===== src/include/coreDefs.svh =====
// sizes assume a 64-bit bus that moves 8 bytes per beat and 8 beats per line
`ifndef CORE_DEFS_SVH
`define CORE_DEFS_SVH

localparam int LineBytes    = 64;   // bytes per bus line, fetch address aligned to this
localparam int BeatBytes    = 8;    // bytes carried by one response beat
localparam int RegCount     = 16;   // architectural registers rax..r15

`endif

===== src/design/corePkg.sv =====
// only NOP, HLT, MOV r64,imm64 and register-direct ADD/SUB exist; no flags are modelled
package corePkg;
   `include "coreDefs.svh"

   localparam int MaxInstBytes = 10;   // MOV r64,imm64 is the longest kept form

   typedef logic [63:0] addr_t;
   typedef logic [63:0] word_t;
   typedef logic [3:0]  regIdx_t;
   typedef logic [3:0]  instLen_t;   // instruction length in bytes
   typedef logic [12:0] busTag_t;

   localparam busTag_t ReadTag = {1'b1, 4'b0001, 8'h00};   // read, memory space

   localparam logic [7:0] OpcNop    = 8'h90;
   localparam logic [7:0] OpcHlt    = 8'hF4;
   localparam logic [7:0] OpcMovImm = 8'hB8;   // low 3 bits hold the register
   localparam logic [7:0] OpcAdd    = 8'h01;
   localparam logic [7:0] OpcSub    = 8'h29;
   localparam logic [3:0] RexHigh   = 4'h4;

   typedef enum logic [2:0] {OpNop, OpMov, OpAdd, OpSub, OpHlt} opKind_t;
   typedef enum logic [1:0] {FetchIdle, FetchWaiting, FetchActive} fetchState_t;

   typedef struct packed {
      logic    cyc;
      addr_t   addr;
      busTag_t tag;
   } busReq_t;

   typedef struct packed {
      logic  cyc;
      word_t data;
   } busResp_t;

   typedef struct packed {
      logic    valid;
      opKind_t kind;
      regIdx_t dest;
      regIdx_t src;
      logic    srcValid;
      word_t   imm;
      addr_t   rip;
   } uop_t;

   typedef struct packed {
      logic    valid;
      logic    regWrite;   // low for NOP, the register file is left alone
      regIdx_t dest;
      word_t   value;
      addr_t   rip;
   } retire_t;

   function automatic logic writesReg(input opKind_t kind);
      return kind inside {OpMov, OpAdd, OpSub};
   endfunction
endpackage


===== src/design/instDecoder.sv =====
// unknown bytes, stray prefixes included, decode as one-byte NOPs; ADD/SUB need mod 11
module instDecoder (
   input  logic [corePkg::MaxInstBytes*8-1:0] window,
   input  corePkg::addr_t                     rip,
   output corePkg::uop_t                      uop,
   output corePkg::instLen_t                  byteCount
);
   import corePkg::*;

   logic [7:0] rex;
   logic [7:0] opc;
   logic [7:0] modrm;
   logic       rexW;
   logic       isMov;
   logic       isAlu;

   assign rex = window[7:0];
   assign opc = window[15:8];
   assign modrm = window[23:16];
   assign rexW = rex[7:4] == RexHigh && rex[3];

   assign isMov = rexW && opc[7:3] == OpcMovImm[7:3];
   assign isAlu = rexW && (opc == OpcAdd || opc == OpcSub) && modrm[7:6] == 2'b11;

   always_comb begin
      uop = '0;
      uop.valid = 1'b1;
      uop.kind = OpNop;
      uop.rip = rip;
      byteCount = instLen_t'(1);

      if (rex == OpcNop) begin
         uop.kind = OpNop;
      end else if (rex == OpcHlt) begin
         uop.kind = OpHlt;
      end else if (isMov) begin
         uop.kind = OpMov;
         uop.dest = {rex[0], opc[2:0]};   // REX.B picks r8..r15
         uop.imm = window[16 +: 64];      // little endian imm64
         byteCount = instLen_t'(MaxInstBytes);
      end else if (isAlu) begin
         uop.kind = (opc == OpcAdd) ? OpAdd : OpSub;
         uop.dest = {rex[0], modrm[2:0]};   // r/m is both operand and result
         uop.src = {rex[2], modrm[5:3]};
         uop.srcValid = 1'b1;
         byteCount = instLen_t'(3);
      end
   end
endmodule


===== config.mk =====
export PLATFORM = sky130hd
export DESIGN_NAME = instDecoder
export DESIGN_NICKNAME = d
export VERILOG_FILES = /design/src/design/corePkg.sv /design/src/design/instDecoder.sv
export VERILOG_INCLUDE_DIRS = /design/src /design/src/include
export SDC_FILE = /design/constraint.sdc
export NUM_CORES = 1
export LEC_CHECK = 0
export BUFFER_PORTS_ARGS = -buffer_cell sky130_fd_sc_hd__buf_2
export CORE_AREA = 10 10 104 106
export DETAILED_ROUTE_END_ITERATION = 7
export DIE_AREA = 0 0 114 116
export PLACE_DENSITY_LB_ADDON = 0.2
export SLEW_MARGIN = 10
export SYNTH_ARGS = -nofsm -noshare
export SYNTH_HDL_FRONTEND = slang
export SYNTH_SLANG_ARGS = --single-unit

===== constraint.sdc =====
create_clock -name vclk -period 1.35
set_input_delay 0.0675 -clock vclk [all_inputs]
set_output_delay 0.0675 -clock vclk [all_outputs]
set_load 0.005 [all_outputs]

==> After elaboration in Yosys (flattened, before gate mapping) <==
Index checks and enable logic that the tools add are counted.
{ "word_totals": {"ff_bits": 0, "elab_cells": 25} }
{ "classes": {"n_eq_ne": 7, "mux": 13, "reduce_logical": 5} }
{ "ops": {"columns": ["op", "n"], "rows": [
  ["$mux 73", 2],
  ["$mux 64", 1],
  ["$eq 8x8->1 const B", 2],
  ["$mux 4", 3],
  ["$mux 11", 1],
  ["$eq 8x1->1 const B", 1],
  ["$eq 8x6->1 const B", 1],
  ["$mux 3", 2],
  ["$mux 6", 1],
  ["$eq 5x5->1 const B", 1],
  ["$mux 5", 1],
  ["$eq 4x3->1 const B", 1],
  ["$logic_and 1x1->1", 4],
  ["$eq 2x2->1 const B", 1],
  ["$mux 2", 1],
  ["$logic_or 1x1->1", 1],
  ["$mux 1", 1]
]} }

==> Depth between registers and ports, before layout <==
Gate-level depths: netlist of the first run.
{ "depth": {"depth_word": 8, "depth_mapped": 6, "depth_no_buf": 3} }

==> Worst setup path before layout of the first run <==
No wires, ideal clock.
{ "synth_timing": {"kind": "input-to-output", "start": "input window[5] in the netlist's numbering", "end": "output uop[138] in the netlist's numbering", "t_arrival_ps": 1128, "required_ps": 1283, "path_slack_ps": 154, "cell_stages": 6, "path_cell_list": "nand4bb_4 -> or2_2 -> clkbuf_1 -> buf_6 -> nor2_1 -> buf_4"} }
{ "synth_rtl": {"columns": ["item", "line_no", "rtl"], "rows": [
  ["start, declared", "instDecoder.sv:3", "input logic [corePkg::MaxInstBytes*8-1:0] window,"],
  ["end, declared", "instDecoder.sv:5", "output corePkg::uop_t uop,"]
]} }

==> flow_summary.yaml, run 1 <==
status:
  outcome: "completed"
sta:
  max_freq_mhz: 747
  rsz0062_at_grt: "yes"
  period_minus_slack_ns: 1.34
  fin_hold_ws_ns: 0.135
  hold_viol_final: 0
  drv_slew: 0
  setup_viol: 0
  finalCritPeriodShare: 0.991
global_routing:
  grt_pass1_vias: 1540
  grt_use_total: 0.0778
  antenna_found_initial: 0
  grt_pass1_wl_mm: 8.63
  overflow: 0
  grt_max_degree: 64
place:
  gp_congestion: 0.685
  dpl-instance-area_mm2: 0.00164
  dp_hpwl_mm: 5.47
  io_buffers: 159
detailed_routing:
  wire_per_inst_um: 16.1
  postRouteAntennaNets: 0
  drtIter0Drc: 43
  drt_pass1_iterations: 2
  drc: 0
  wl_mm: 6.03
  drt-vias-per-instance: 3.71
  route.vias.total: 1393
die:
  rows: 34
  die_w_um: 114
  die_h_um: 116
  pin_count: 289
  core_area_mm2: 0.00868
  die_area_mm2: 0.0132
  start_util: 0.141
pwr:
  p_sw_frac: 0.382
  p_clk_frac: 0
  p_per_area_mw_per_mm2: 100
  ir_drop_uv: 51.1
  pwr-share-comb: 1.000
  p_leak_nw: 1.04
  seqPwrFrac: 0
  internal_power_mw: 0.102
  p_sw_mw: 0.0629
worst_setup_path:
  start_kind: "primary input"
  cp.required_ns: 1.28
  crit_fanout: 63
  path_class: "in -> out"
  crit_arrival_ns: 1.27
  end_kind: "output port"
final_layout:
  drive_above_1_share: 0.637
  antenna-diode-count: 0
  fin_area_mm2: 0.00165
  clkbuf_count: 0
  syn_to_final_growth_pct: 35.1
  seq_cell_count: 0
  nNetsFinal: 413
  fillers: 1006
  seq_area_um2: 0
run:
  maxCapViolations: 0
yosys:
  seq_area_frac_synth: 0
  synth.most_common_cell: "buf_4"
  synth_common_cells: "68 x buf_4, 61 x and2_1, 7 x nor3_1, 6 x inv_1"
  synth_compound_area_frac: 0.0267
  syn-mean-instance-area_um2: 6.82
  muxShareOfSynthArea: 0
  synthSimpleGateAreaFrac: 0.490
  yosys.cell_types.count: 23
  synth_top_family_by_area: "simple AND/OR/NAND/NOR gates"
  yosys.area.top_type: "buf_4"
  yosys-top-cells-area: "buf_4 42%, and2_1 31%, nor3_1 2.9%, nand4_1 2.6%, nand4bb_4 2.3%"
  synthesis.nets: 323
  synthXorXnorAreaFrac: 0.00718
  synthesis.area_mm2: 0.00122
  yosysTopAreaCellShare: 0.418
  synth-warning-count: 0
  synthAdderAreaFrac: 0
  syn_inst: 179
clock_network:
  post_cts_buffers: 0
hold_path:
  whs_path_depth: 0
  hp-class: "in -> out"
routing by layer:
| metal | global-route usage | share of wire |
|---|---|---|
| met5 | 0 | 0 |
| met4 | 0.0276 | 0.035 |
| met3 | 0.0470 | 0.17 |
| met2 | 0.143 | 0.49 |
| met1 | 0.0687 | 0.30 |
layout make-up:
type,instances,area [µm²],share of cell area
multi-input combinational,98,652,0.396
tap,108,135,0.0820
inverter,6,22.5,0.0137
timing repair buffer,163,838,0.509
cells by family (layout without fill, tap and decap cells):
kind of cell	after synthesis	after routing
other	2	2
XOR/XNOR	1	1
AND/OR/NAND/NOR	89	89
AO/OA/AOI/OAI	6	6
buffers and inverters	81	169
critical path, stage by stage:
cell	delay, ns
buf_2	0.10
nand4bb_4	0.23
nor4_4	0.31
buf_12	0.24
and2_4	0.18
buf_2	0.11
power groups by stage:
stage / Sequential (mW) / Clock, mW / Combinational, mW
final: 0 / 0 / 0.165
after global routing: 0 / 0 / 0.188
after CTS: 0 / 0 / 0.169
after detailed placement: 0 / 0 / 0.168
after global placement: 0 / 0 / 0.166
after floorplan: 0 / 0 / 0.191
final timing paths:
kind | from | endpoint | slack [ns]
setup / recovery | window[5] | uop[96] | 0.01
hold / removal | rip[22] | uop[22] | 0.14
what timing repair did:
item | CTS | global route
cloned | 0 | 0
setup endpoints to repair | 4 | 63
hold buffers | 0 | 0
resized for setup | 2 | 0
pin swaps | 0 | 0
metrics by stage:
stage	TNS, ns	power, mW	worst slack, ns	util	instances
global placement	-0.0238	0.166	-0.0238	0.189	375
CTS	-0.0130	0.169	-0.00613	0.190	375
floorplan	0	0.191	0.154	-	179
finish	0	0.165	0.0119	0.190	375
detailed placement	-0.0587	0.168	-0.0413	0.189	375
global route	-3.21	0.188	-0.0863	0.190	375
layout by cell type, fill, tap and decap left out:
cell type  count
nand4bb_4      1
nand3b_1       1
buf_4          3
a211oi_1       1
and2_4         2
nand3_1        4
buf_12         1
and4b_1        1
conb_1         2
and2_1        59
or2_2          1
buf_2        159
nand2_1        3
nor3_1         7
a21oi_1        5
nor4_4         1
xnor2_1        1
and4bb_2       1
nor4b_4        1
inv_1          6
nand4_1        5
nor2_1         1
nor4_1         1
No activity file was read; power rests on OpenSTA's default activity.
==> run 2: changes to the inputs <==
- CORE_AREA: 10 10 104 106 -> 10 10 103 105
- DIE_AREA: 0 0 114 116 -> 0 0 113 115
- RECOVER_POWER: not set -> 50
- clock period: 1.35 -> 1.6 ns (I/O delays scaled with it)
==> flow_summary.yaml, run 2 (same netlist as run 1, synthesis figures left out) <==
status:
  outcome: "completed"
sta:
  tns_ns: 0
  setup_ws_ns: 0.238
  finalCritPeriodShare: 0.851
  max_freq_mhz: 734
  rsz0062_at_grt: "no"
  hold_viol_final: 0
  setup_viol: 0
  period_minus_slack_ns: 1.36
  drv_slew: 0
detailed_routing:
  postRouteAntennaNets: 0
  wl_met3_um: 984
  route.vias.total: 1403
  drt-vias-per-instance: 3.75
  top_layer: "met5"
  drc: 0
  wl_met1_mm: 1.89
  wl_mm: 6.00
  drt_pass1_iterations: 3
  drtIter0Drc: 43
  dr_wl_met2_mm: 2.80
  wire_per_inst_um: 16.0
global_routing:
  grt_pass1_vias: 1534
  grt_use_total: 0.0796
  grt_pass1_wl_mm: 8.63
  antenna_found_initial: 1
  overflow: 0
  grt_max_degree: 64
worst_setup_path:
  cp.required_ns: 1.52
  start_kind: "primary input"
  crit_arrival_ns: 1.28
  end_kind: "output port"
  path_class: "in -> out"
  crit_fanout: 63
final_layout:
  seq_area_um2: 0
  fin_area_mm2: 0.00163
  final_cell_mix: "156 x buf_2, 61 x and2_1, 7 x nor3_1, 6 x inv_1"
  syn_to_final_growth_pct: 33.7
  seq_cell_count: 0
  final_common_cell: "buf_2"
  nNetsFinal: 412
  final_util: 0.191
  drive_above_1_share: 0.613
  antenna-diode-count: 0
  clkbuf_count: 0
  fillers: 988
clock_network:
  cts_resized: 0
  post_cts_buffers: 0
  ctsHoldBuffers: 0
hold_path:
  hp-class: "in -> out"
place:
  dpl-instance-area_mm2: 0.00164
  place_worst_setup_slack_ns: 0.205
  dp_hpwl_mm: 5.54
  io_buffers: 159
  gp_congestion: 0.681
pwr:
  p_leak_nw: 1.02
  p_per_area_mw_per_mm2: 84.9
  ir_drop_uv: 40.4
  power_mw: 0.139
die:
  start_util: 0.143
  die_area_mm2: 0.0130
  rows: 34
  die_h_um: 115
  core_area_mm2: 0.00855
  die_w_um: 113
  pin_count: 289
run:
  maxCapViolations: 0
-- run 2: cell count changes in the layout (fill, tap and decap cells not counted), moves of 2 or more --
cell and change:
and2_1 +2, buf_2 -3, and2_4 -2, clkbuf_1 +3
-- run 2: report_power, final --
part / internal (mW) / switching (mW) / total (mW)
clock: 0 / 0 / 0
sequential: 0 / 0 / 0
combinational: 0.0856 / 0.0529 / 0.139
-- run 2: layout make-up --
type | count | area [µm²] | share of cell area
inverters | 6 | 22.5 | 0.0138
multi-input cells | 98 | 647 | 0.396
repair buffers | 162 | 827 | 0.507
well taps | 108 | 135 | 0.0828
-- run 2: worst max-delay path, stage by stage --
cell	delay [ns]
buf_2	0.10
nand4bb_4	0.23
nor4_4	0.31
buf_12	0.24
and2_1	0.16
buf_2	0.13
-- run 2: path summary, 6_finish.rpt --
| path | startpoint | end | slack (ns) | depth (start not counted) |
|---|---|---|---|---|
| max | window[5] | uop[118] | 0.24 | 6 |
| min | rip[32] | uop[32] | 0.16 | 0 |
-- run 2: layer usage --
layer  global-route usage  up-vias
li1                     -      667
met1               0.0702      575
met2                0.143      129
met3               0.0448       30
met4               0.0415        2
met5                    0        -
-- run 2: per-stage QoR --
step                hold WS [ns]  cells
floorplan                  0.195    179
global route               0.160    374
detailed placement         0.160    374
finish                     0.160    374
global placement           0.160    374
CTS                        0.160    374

What the task requires: Give only a number: how many lines of the data hold the string "left"?

Exercise answer: 3